In 2001, Moviefone.com and Movietickets.com entered in a partnership in 2001 that crosslinked their ticketing offerings. In 2004, MovieTickets.com became the exclusive online ticket vendor for Moviefone.com.[3] Then, in mid-2005, MovieTickets.com established a ticket distribution relationship with the consignment ticket reseller PrintTixUSA, adding 20 movie exhibition companies to its ranks and boosting the total number of screens serviced nationwide to more than 10,000.[4] Since then, however, MovieTickets.com had lost ground, losing sole rights to the AMC chain and Moviefone's telephone arm to rival Fandango.[citation needed]
In April 2016, Movietickets.com reported it had provided advance ticketing services to 250 theater chains, representing over 50 percent of the top 100 grossing theaters in North America on any given weekend.[5]
In October 2017, Fandango Media purchased MovieTickets.com. This purchase united the industry's two biggest online movie-ticketing services (Fandango's ticketing network spanned more than 33,000 screens worldwide; MovieTickets.com's over 29,000, with significant overlap between the two, e.g., both companies sold tickets to both AMC and Regal Cinemas) and increased Fandango's global screen count by approximately 20%, to over 40,000 screens worldwide.[6][7]
Competition with Fandango
Acquisitions and mergers of movie chains have complicated matters regarding which ticketing companies provide online ticketing for a particular theatre chain. MovieTickets.com lost the Hoyts theater chain when the latter was acquired by the Regal Cinemas theater chain, a founder of Movietickets.com's rival online ticketing agency Fandango; however, when Regal acquired Consolidated Theatres,[8] the latter retained its contractual relationship with MovieTickets.com.[9]
Prior to 2012, MovieTickets.com provided online ticketing for AMC Theatres except those cinemas originally part of the Loews Cineplex Entertainment chain, whose online ticketing is provided by Fandango due to contractual obligations in place prior to the 2005 merger of the two movie chains.[10] In 2002, Loews had attempted to break the contract under pressure of bankruptcy and from (then) AOL Moviefone and its partner, Loews' Cineplex subsidiary; Fandango successfully sued both Loews and Moviefone, and retained the Loews business.[11] Furthermore, as of February 8, 2012, Fandango began providing ticketing for non-Loews AMC Theatres in the US as well,[12] after which MovieTickets.com's fellow shareholders sued AMC for breach of contract.[13] AMC and MovieTickets.com settled in 2013, with an agreement that the theater chain's online ticketing would be available on both Fandango and MovieTickets.com.[14]
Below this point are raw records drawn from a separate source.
[config.mk]
export PLATFORM = sky130hd
export DESIGN_NAME = coef_pack64
export DESIGN_NICKNAME = d
export VERILOG_FILES = /design/src/rtl/coef_pack64_pkg.sv /design/src/rtl/coef_pack64_accum.sv /design/src/rtl/coef_pack64.sv
export SDC_FILE = /design/constraint.sdc
export NUM_CORES = 1
export LEC_CHECK = 0
export BUFFER_PORTS_ARGS = -buffer_cell sky130_fd_sc_hd__buf_2
export CAP_MARGIN = 10
export CORE_MARGIN = 10
export CORE_UTILIZATION = 25
export CTS_BUF_LIST = sky130_fd_sc_hd__clkbuf_2
export CTS_CLUSTER_DIAMETER = 120
export DETAILED_ROUTE_END_ITERATION = 8
export HOLD_SLACK_MARGIN = 0.1
export SLEW_MARGIN = 20
export SYNTH_ARGS = -nofsm -noshare
export SYNTH_HDL_FRONTEND = slang
export SYNTH_HIERARCHICAL = 1
export SYNTH_SLANG_ARGS = --single-unit
[constraint.sdc]
create_clock -name clk -period 6.7 [get_ports clk]
set_input_delay 0.67 -clock clk [delete_from_list [all_inputs] [get_ports clk]]
set_output_delay 0.67 -clock clk [all_outputs]
set_load 0.1 [all_outputs]
[src/rtl/coef_pack64_pkg.sv]
// Shared configuration for the coef_pack64 coefficient packer: bus width,
// fill counter width, FSM states and the coefficient-width range check.
package coef_pack64_pkg;

  localparam int unsigned BUS_W  = 64;
  localparam int unsigned FILL_W = 7;
  localparam int unsigned D_MIN  = 1;
  localparam int unsigned D_MAX  = 16;

  typedef enum logic [1:0] {
    ST_IDLE,
    ST_RUN,
    ST_FLUSH,
    ST_DRAIN
  } state_e;

  function automatic bit d_in_range(input int unsigned d);
    return (d >= D_MIN) && (d <= D_MAX);
  endfunction

endpackage

[src/rtl/coef_pack64_accum.sv]
// Accumulator, fill counter and shift/merge logic for coef_pack64.
// PACK_MSB_FIRST_EN selects Frodo.Pack (MSB-first, big-endian) bit order.
module coef_pack64_accum
  import coef_pack64_pkg::*;
#(
  parameter int unsigned D = 16
) (
  input  logic             clk_i,
  input  logic             rst_ni,
  input  logic [D-1:0]     coef_i,
  input  logic             load_i,
  input  logic             flush_i,
  output logic [BUS_W-1:0] word_o,
  output logic             word_valid_o,
  output logic             pending_o
);

  localparam int unsigned WIDE_W = BUS_W + D_MAX;

  logic [BUS_W-1:0]  acc_q, acc_d;
  logic [FILL_W-1:0] fill_q, fill_d;
  logic [FILL_W-1:0] fill_sum;
  logic              wrap;
  logic [WIDE_W-1:0] merged;
  logic [BUS_W-1:0]  merged_word;
  logic [BUS_W-1:0]  spill;

  assign fill_sum = fill_q + FILL_W'(D);
  assign wrap     = (fill_sum >= FILL_W'(BUS_W));

  // The merge runs D_MAX bits wider than the bus so the part of a
  // coefficient that overflows the current word lands in the spill field.
`ifdef PACK_MSB_FIRST_EN
  assign merged      = {acc_q, {D_MAX{1'b0}}}
                     | ((WIDE_W'(coef_i) << (WIDE_W - D)) >> fill_q);
  assign merged_word = merged[WIDE_W-1:D_MAX];
  assign spill       = {merged[D_MAX-1:0], {(BUS_W-D_MAX){1'b0}}};
`else
  assign merged      = {{D_MAX{1'b0}}, acc_q} | (WIDE_W'(coef_i) << fill_q);
  assign merged_word = merged[BUS_W-1:0];
  assign spill       = {{(BUS_W-D_MAX){1'b0}}, merged[WIDE_W-1:BUS_W]};
`endif

  always_comb begin
    acc_d        = acc_q;
    fill_d       = fill_q;
    word_o       = merged_word;
    word_valid_o = 1'b0;
    if (flush_i) begin
      word_o       = acc_q;
      word_valid_o = 1'b1;
      acc_d        = '0;
      fill_d       = '0;
    end else if (load_i) begin
      if (wrap) begin
        word_valid_o = 1'b1;
        acc_d        = spill;
        fill_d       = fill_sum - FILL_W'(BUS_W);
      end else begin
        acc_d  = merged_word;
        fill_d = fill_sum;
      end
    end
  end

  assign pending_o = (fill_d != '0);

  always_ff @(posedge clk_i or negedge rst_ni) begin
    if (!rst_ni) begin
      acc_q  <= '0;
      fill_q <= '0;
    end else begin
      acc_q  <= acc_d;
      fill_q <= fill_d;
    end
  end

endmodule
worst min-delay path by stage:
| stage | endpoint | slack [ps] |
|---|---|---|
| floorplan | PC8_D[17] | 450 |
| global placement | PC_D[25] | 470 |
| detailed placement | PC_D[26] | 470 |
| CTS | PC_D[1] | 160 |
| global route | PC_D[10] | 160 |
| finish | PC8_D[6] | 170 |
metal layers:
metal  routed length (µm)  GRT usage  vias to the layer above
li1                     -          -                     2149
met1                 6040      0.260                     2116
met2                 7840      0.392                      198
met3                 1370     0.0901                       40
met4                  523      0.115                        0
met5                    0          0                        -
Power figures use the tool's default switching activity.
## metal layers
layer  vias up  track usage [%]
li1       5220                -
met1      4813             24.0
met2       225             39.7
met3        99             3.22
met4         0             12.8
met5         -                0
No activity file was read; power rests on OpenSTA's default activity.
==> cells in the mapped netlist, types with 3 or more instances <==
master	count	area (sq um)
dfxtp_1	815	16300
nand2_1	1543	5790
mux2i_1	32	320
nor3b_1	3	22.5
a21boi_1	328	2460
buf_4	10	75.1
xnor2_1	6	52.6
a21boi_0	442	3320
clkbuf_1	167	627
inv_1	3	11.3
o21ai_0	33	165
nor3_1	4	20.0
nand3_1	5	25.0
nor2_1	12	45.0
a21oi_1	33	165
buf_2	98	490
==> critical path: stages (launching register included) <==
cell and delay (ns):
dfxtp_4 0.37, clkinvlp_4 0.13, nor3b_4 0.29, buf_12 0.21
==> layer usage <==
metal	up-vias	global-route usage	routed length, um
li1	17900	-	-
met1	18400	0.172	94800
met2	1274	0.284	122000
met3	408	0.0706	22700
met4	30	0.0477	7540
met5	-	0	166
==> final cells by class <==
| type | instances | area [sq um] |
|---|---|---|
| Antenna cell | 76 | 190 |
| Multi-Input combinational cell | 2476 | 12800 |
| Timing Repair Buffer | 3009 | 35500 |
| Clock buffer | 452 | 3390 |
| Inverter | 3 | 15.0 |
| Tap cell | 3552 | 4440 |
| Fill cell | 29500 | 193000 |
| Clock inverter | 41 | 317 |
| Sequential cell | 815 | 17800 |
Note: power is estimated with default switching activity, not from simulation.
==> src/rtl/sprite_pkg.sv <==
// Shared definitions for the sprite command word: field positions, widths and
// the receiver FSM state type.
package sprite_pkg;

    localparam int WORD_W  = 32;
    localparam int COORD_W = 10;
    localparam int OFF_W   = 9;
    localparam int ACT_W   = 3;

    // Word layout: {active, x, y, offset}
    localparam int ACT_HI = 31;
    localparam int ACT_LO = 29;
    localparam int X_HI   = 28;
    localparam int X_LO   = 19;
    localparam int Y_HI   = 18;
    localparam int Y_LO   = 9;
    localparam int OFF_HI = 8;
    localparam int OFF_LO = 0;

    typedef enum logic [1:0] {
        IDLE    = 2'd0,
        PENDING = 2'd1,
        WRITE   = 2'd2
    } state_e;

endpackage

==> src/rtl/sprite_field_unpack.sv <==
// Combinational split of a sprite word into its fields, plus an inclusive
// unsigned bounds check of the coordinates.
module sprite_field_unpack
    import sprite_pkg::*;
#(
    parameter int X_MAX = 620,
    parameter int Y_MAX = 460
) (
    input  logic [WORD_W-1:0]  word,
    output logic [COORD_W-1:0] x,
    output logic [COORD_W-1:0] y,
    output logic [OFF_W-1:0]   offset,
    output logic [ACT_W-1:0]   active,
    output logic               in_range
);

    localparam logic [COORD_W-1:0] X_LIM = COORD_W'(X_MAX);
    localparam logic [COORD_W-1:0] Y_LIM = COORD_W'(Y_MAX);

    // NOTE: continuous assigns cover every output on every path, so no latch can be inferred.
    assign x        = word[X_HI:X_LO];
    assign y        = word[Y_HI:Y_LO];
    assign offset   = word[OFF_HI:OFF_LO];
    assign active   = word[ACT_HI:ACT_LO];
    assign in_range = (x <= X_LIM) && (y <= Y_LIM);

endmodule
In May 2012, MovieTickets.com's former partner Moviefone announced a new partnership with Fandango, when its relationship with MovieTickets.com lapsed.[15][16]
In 2015, Regal Entertainment Group announced that they would begin to offer tickets on MovieTickets.com on a non-exclusive basis, as Regal tickets retained their availability on Fandango.[17]
The competition ended with Fandango's purchase of MovieTickets.com in the 4th quarter of 2017.[18][19]